We also noticed the figures in relation to protection of health and safety, which is again consistent with what we have found through our advice line. They show that 4% of women left their job because the job was unsafe and because they had concerns around health and safety. That is quite a significant number of women—21,000 women each year. And 41% felt that there was a risk to their health or an impact on their health and welfare. That is 210,000 women each year, and certainly in our advice service we get a lot of women who are encountering problems with sickness and health and safety. It is quite good to see this reflected in the research, and certainly we would like to look at more active ways to address this problem.

Another factor that did not get a lot of attention in the research is women being made redundant. The research methodology is very sound and very strong. However, if anything I think that it erred on the side of caution. There are many women who have lost their jobs though unfair selection for redundancy who do not appear in these statistics. For instance, a woman who was part of a much larger group and was made redundant would not appear in the statistics, even if the selection process was profoundly unfair. We would actually say that the figure of 54,000 women each year is something of an underestimate of the number who lose their jobs as a result of pregnancy discrimination.

Q7   Chair: Is that because the figures should be collected differently or is it because it is difficult to disaggregate that figure from the redundancy figures?

Rosalind Bragg: The figure in the research that identifies women unfairly selected for redundancy is limited to women who have been the only person selected for redundancy or instances in which only pregnant women and new mothers have been selected for redundancy. It purely looks at those redundancies that are very targeted, and it only looks at those who have not been offered suitable alternative work.

Q8   Chair: Could we change the way in which the data is collected?

Rosalind Bragg: Yes, we could. I do understand that it is not a simple thing to do and there are methodological questions around that. However, it is possible to take a broader approach to the data to be able to extract better figures on those women who have lost their jobs as a result of unfair selection for redundancy.

Q9   Jess Phillips: I suppose it is difficult because big groups of public sector workers have been made redundant, especially in the past few years, and it would be hard to prove that it was because somebody was pregnant.

Rosalind Bragg: It is very difficult to say, in all cases, that a woman was selected because she was pregnant or a new mother. However, there are some factors that you can pick up, such as failure to comply with regulation 10, which requires women on maternity leave to be offered a suitable alternative job. That is something that could easily be extracted from the data. There are other examples of that. I understand that the EHRC sought to take a very conservative approach, but it should not be used to assume that redundancies are being well managed at the moment. That is certainly not the case.

Q10   Jess Phillips: Finally, from your experience and the work that you have done, which area do you feel is the most worrying area of discrimination against pregnant women? What concerns you? Is it to do with specific employers, the different ages of women, or different lengths of time at work? Is there any one particular area or is it just awful across the board?

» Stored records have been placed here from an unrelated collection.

[config.mk]
export PLATFORM = sky130hd
export DESIGN_NAME = ieee754_stream_argmax
export DESIGN_NICKNAME = d
export VERILOG_FILES = /design/src/rtl/ieee754_pkg.sv /design/src/rtl/ieee754_order_key.sv /design/src/rtl/ieee754_stream_argmax.sv
export SDC_FILE = /design/constraint.sdc
export NUM_CORES = 1
export LEC_CHECK = 0
export CORE_MARGIN = 2
export CORE_UTILIZATION = 57
export DETAILED_ROUTE_END_ITERATION = 6
export GPL_TIMING_DRIVEN = 0
export PLACE_DENSITY = 0.86
export SLEW_MARGIN = 20
export SYNTH_ARGS = -nofsm -noshare
export SYNTH_HDL_FRONTEND = slang
export SYNTH_HIERARCHICAL = 1
export SYNTH_SLANG_ARGS = --single-unit
[constraint.sdc]
create_clock -name clk -period 7.45 [get_ports clk]
set_clock_uncertainty 0.1 [all_clocks]
set_input_delay 1.49 -clock clk [delete_from_list [all_inputs] [get_ports clk]]
set_output_delay 1.49 -clock clk [all_outputs]
set_load 0.02 [all_outputs]
[src/rtl/ieee754_pkg.sv]
`default_nettype none
// ============================================================================
// Module : ieee754_pkg
// Brief  : Shared IEEE-754 single-precision helpers for the argmax reducer.
// Rev    : 1.0  initial release
// ============================================================================
package ieee754_pkg;

    localparam logic [31:0] FP_QNAN     = 32'h7FC0_0000;
    localparam logic [7:0]  FP_EXP_ALL1 = 8'hFF;

    typedef enum logic [1:0] {
        FIRST = 2'd0,
        ACC   = 2'd1,
        DONE  = 2'd2
    } state_t;

    function automatic logic is_nan(input logic [31:0] x);
        return (x[30:23] == FP_EXP_ALL1) && (x[22:0] != 23'd0);
    endfunction

    // Monotonic unsigned key: -0 sorts just below +0, negatives invert fully.
    function automatic logic [31:0] fp_order_key(input logic [31:0] x);
        return x[31] ? ~x : {1'b1, x[30:0]};
    endfunction

endpackage
`default_nettype wire

[src/rtl/ieee754_order_key.sv]
`default_nettype none
// ============================================================================
// Module : ieee754_order_key
// Brief  : Combinational ordering key and NaN flag for one IEEE-754 single.
// Rev    : 1.0  initial release
// ============================================================================
module ieee754_order_key
    import ieee754_pkg::*;
(
    input  logic [31:0] i_data,
    output logic [31:0] o_key,
    output logic        o_is_nan
);

    assign o_key    = fp_order_key(i_data);
    assign o_is_nan = is_nan(i_data);

endmodule
`default_nettype wire

[src/rtl/ieee754_stream_argmax.sv]
`default_nettype none
// ============================================================================
// Module : ieee754_stream_argmax
// Brief  : Streaming max/min reducer returning extreme value, index, count.
// Rev    : 1.0  initial release
// ============================================================================
module ieee754_stream_argmax
    import ieee754_pkg::*;
#(
    parameter int IDX_W    = 16,
    parameter bit MODE_MIN = 1'b0
) (
    input  logic             clk,
    input  logic             rst_n,
    input  logic             s_valid,
    output logic             s_ready,
    input  logic [31:0]      s_data,
    input  logic             s_last,
    output logic             m_valid,
    input  logic             m_ready,
    output logic [31:0]      m_value,
    output logic [IDX_W-1:0] m_idx,
    output logic [IDX_W-1:0] m_count,
    output logic             m_nan_seen,
    output logic             m_sat
);

    state_t             r_state;
    state_t             w_state_nxt;

    logic [31:0]        r_cur;
    logic [31:0]        r_cur_key;
    logic [IDX_W-1:0]   r_cur_idx;
    logic [IDX_W-1:0]   r_cnt;
    logic               r_valid_cur;
    logic               r_nan;
    logic               r_sat;

    logic [31:0]        w_key;
    logic               w_is_nan;
    logic               w_beat;
    logic               w_win;
    logic               w_take;
    logic               w_cnt_full;
    logic [IDX_W-1:0]   w_cnt_nxt;
    logic               w_all_nan;

    ieee754_order_key u_key (
        .i_data   (s_data),
        .o_key    (w_key),
        .o_is_nan (w_is_nan)
    );

    // Strict comparison so ties keep the earliest index.
    generate
        if (MODE_MIN) begin : g_min
            assign w_win = (w_key < r_cur_key);
        end else begin : g_max
            assign w_win = (w_key > r_cur_key);
        end
    endgenerate

    assign w_beat     = s_valid && s_ready;
    assign w_take     = !w_is_nan && (!r_valid_cur || w_win);
    assign w_cnt_full = &r_cnt;
    assign w_cnt_nxt  = w_cnt_full ? r_cnt : r_cnt + 1'b1;

    always_ff @(posedge clk or negedge rst_n) begin
        if (!rst_n) begin
            r_state <= FIRST;
        end else begin
            r_state <= w_state_nxt;
        end
    end

    always_comb begin
        w_state_nxt = r_state;
        s_ready     = 1'b0;
        m_valid     = 1'b0;
        case (r_state)
            FIRST, ACC: begin
                s_ready = 1'b1;
                if (s_valid) begin
                    w_state_nxt = s_last ? DONE : ACC;
                end
            end
            DONE: begin
                m_valid = 1'b1;
                if (m_ready) begin
                    w_state_nxt = FIRST;
                end
            end
            default: w_state_nxt = FIRST;
        endcase
    end

    always_ff @(posedge clk or negedge rst_n) begin
        if (!rst_n) begin
            r_cur       <= '0;
            r_cur_key   <= '0;
            r_cur_idx   <= '0;
            r_cnt       <= '0;
            r_valid_cur <= 1'b0;
            r_nan       <= 1'b0;
            r_sat       <= 1'b0;
        end else if (w_beat) begin
            if (r_state == FIRST) begin
                r_cur       <= s_data;
                r_cur_key   <= w_key;
                r_cur_idx   <= '0;
                r_cnt       <= '0;
                r_valid_cur <= !w_is_nan;
                r_nan       <= w_is_nan;
                r_sat       <= 1'b0;
            end else begin
                r_cnt <= w_cnt_nxt;
                r_nan <= r_nan | w_is_nan;
                if (w_cnt_full) begin
                    r_sat <= 1'b1;
                end
                if (w_take) begin
                    r_cur       <= s_data;
                    r_cur_key   <= w_key;
                    r_cur_idx   <= w_cnt_nxt;
                    r_valid_cur <= 1'b1;
                end
            end
        end else if (m_valid && m_ready) begin
            r_valid_cur <= 1'b0;
            r_nan       <= 1'b0;
            r_sat       <= 1'b0;
        end
    end

    // An all-NaN packet reports a canonical quiet NaN at index 0.
    assign w_all_nan  = (r_state == DONE) && !r_valid_cur;
    assign m_value    = w_all_nan ? FP_QNAN : r_cur;
    assign m_idx      = w_all_nan ? '0 : r_cur_idx;
    assign m_count    = r_cnt;
    assign m_nan_seen = r_nan;
    assign m_sat      = r_sat;

endmodule
`default_nettype wire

Catherine Rayner: For me, looking at this research, the real concern is the extent to which it is widespread. It does not seem to be confined to particular industries or particular types of business. There are some very good examples in particular sectors, but it seems to be fairly widespread. If I had to pick out one thing, it would be the attitude towards flexible working. One of the things that we know works for women is good flexible working. The lack of understanding of it and the negative experience of it are some of the problems.

Q11   Jess Phillips: Is there any specific concern about poorer women? There was something in the report that I picked up in the health and safety field about poorer women.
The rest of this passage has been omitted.